◆ **What you are asked to do**
Please state the number of lines in the listing that contain the word "flop", and nothing else.

◆ **Records shown**
==> v19 <==
Design a_filter_approx, start of the top module:
module a_filter_approx(
    input [31:0] x_in,
    input clk,
    input [5:0] reset,
    output [31:0] y_out);
export LEC_CHECK = 0
export CAP_MARGIN = 25
export CORE_MARGIN = 2
export CORE_UTILIZATION = 40
export CTS_CLUSTER_DIAMETER = 386
export MIN_ROUTING_LAYER = met2
export SLEW_MARGIN = 20
export TNS_END_PERCENT = 60
create_clock -name core_clock -period 14.5 [get_ports {clk}]
run.sh (not shown) runs the stock make flow with config.mk's settings and CLKGATE_MAP_FILE=.
==> v37 (differences from v19) <==
Settings changed: CAP_MARGIN 25 to 20, CTS_CLUSTER_DIAMETER 386 to default, MIN_ROUTING_LAYER met2 to default, SETUP_SLACK_MARGIN from default to 0.4, TNS_END_PERCENT 60 to default.
==> flow/constraint.sdc (replaced) <==
create_clock -name core_clock -period 9.35 [get_ports {clk}]
set_input_delay 1.8700 -clock core_clock [delete_from_list [all_inputs] [get_ports {clk}]]
set_output_delay 1.8700 -clock core_clock [all_outputs]
set_load 0.01 [all_outputs]
==> v39 (differences from v19) <==
Settings changed: ABC_AREA from default to 1, CAP_MARGIN 25 to 40, CORE_UTILIZATION 40 to 72, CTS_CLUSTER_DIAMETER 386 to default, HOLD_SLACK_MARGIN from default to 0.29, MIN_ROUTING_LAYER met2 to default, SETUP_SLACK_MARGIN from default to -0.42, TNS_END_PERCENT 60 to default.
==> flow/constraint.sdc (replaced) <==
create_clock -name core_clock -period 5.45 [get_ports {clk}]
set_input_delay 1.0900 -clock core_clock [delete_from_list [all_inputs] [get_ports {clk}]]
set_output_delay 1.0900 -clock core_clock [all_outputs]
set_load 0.01 [all_outputs]
==> v2 (differences from v19) <==
Settings changed: CAP_MARGIN 25 to 20, CORE_UTILIZATION 40 to 17, CTS_CLUSTER_DIAMETER 386 to default, MIN_ROUTING_LAYER met2 to default, TNS_END_PERCENT 60 to default.
==> flow/constraint.sdc (replaced) <==
create_clock -name core_clock -period 14.0 [get_ports {clk}]
set_input_delay 2.8000 -clock core_clock [delete_from_list [all_inputs] [get_ports {clk}]]
set_output_delay 2.8000 -clock core_clock [all_outputs]
set_load 0.01 [all_outputs]
==> qor summary <==
|  | v39 | v19 | v2 | v37 |
|---|---|---|---|---|
| Top sig layer | - | met5 | met4 | met4 |
| Stage-log warning count | - | 43 | 43 | 44 |
| Placement row count | 97 | 121 | 186 | 121 |
| Outcome | did not finish | complete, no violations | complete, no violations | complete, no violations |
| Failing step | global routing | - | - | - |
| Clock tree from TritonCTS | - | done | done | done |
| Fin cells | - | 6589 | 8532 | 6588 |
| Number of logic stages on the critical path including buffering | - | 25 | 26 | 23 |
| Yosys cell types | 60 | 77 | 77 | 77 |
| Final Instance Area | - | 48400 µm² | 50300 µm² | 48300 µm² |
| Final nets | - | 6098 | 6081 | 6098 |
| Leading cell kind | - | multi-input combinational cells | multi-input combinational cells | multi-input combinational cells |
| Critical path's largest stage delay | - | 0.54 ns | 0.54 ns | 0.50 ns |
| Share of the synthesized area in the top cell type | 21.5% | 24.9% | 24.9% | 24.9% |
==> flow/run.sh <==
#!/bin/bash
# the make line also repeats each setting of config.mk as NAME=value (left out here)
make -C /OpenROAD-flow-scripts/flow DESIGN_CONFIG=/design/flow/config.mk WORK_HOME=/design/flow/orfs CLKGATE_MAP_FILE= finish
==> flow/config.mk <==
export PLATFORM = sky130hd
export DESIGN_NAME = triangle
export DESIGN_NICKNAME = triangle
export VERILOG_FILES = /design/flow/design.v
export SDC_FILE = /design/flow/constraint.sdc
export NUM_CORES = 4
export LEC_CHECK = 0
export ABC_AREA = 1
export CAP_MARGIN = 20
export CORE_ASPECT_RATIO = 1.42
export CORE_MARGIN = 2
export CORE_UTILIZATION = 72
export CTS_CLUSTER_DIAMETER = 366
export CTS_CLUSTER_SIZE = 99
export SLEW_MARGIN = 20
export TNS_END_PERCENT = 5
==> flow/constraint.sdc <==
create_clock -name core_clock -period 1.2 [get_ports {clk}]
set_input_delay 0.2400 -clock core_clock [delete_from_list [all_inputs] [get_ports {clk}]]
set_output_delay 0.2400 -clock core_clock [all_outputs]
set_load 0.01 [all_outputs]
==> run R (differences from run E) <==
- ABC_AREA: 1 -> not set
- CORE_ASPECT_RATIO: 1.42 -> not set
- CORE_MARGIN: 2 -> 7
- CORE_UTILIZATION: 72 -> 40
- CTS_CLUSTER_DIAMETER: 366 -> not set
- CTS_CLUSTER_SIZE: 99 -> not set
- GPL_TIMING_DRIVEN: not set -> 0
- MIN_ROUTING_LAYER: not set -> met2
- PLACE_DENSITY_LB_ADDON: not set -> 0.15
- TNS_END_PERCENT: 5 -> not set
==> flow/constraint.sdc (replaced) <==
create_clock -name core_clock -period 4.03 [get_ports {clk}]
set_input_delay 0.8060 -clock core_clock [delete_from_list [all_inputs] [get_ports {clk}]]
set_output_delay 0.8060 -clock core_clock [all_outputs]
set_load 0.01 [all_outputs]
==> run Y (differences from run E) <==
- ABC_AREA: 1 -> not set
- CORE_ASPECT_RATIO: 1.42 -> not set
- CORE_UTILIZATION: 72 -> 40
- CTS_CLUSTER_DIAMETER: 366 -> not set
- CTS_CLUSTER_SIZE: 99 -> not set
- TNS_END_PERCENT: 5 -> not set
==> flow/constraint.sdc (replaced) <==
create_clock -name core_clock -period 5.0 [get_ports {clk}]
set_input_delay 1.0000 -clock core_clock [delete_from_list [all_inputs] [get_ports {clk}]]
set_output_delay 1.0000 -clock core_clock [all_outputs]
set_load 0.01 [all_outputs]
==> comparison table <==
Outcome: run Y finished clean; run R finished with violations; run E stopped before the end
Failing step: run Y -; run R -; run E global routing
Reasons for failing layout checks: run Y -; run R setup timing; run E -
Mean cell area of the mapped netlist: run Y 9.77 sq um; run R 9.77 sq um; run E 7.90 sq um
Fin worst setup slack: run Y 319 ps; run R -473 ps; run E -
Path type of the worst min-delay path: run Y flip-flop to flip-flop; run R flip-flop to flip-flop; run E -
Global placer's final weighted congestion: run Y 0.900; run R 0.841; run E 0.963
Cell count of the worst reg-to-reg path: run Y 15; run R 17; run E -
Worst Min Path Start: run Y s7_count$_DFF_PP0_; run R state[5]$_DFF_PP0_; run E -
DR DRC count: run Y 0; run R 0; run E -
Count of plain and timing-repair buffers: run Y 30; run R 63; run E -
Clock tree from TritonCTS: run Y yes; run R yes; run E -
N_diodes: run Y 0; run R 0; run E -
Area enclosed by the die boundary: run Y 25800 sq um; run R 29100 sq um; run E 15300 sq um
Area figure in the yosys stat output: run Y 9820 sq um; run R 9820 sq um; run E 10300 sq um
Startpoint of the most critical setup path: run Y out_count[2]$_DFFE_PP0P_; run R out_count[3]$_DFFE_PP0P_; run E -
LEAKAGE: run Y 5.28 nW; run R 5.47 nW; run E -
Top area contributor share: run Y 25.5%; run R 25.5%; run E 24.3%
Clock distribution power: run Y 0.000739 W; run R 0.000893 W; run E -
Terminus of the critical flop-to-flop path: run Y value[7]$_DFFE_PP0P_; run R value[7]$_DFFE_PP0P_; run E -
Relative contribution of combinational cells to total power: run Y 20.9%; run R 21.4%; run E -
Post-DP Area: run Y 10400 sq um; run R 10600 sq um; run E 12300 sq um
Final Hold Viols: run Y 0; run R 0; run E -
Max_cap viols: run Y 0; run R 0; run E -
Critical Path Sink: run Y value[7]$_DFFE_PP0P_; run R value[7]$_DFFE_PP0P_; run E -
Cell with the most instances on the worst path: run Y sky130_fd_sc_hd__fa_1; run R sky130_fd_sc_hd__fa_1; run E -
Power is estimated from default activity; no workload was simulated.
==> run a <==
Design Hq2x, start of the top module:
module Hq2x #(parameter LENGTH = 16, parameter HALF_DEPTH = 1, parameter DWIDTH = HALF_DEPTH ? 11 : 23)
(
	input             clk,
	input             ce_in,
	input  [DWIDTH:0] inputpixel,
	input             mono,
	input             disable_hq2x,
	input             reset_frame,
	input             reset_line,
	input             ce_out,
	input       [1:0] read_y,
	input             hblank,
	output [DWIDTH:0] outpixel
);
Settings: LEC_CHECK=0, ABC_AREA=1, CAP_MARGIN=20, CELL_PAD_IN_SITES_DETAIL_PLACEMENT=2, CELL_PAD_IN_SITES_GLOBAL_PLACEMENT=3, CORE_ASPECT_RATIO=0.7, CORE_MARGIN=3, CORE_UTILIZATION=45, GPL_ROUTABILITY_DRIVEN=1, MAX_ROUTING_LAYER=met4, PLACE_DENSITY_LB_ADDON=0.01, SETUP_SLACK_MARGIN=0.33, SLEW_MARGIN=20; clock period 8.0 ns.
run.sh (not shown) runs the stock make flow with config.mk's settings and CLKGATE_MAP_FILE=.
==> inputs of run b, as changes to run a <==
ABC_AREA = unset   (was 1)
CELL_PAD_IN_SITES_DETAIL_PLACEMENT = unset   (was 2)
CELL_PAD_IN_SITES_GLOBAL_PLACEMENT = unset   (was 3)
CORE_ASPECT_RATIO = unset   (was 0.7)
CORE_MARGIN = 2   (was 3)
CORE_UTILIZATION = 70   (was 45)
GPL_ROUTABILITY_DRIVEN = unset   (was 1)
MAX_ROUTING_LAYER = unset   (was met4)
PLACE_DENSITY = 0.6   (was unset)
PLACE_DENSITY_LB_ADDON = unset   (was 0.01)
SETUP_SLACK_MARGIN = unset   (was 0.33)
==> flow/constraint.sdc (replaced) <==
create_clock -name core_clock -period 5.4 [get_ports {clk}]
set_input_delay 1.0800 -clock core_clock [delete_from_list [all_inputs] [get_ports {clk}]]
set_output_delay 1.0800 -clock core_clock [all_outputs]
set_load 0.01 [all_outputs]
==> impl_results.rst <==
Run summary
-----------

.. list-table::
   :header-rows: 1

   * - Metric
     - Value
   * - Result of the run
     - complete, no violations
   * - Via density
     - 6.25
   * - Combinational Power
     - 10.5 mW
   * - Number of buffers added by the clock tree synthesis step
     - 286
   * - R2r endpoint
     - blender.i30[12]$_DFFE_PP_
   * - Cell area reported after detailed placement
     - 128000 um2
   * - Fillers
     - 26400
   * - Post-route cell area
     - 138000 um2
   * - Worst slew pin tran
     - 1.24 ns
   * - Adder-cell share of the synthesized area
     - 4.50%
   * - Share of the final layout cell area in multi-input gates
     - 25.9%
That was run a.
==> impl_results.rst <==
Run summary
-----------

.. list-table::
   :header-rows: 1

   * - Metric
     - Value
   * - Result of the run
     - complete, but fails checks
   * - Violated checks
     - setup timing
   * - Worst slew pin tran
     - 1.23 ns
   * - Share of the final layout cell area in multi-input gates
     - 27.4%
   * - Endpoints failing hold
     - 0
   * - Clock buf/inv share
     - 6.35%
   * - Final setup fails
     - 71
   * - Cell area reported after detailed placement
     - 130000 um2
   * - Sum of buffers and inverters on the critical path
     - 8
   * - Post-route cell area
     - 142000 um2
   * - Via density
     - 6.95
   * - Adder-cell share of the synthesized area
     - 4.57%
   * - Fillers
     - 8100
   * - Power Sequential
     - 25.9 mW
   * - Combinational Power
     - 17.7 mW
   * - Setup slack of the critical path after layout
     - -0.607 ns
That was run b.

◆ **Written solution**
2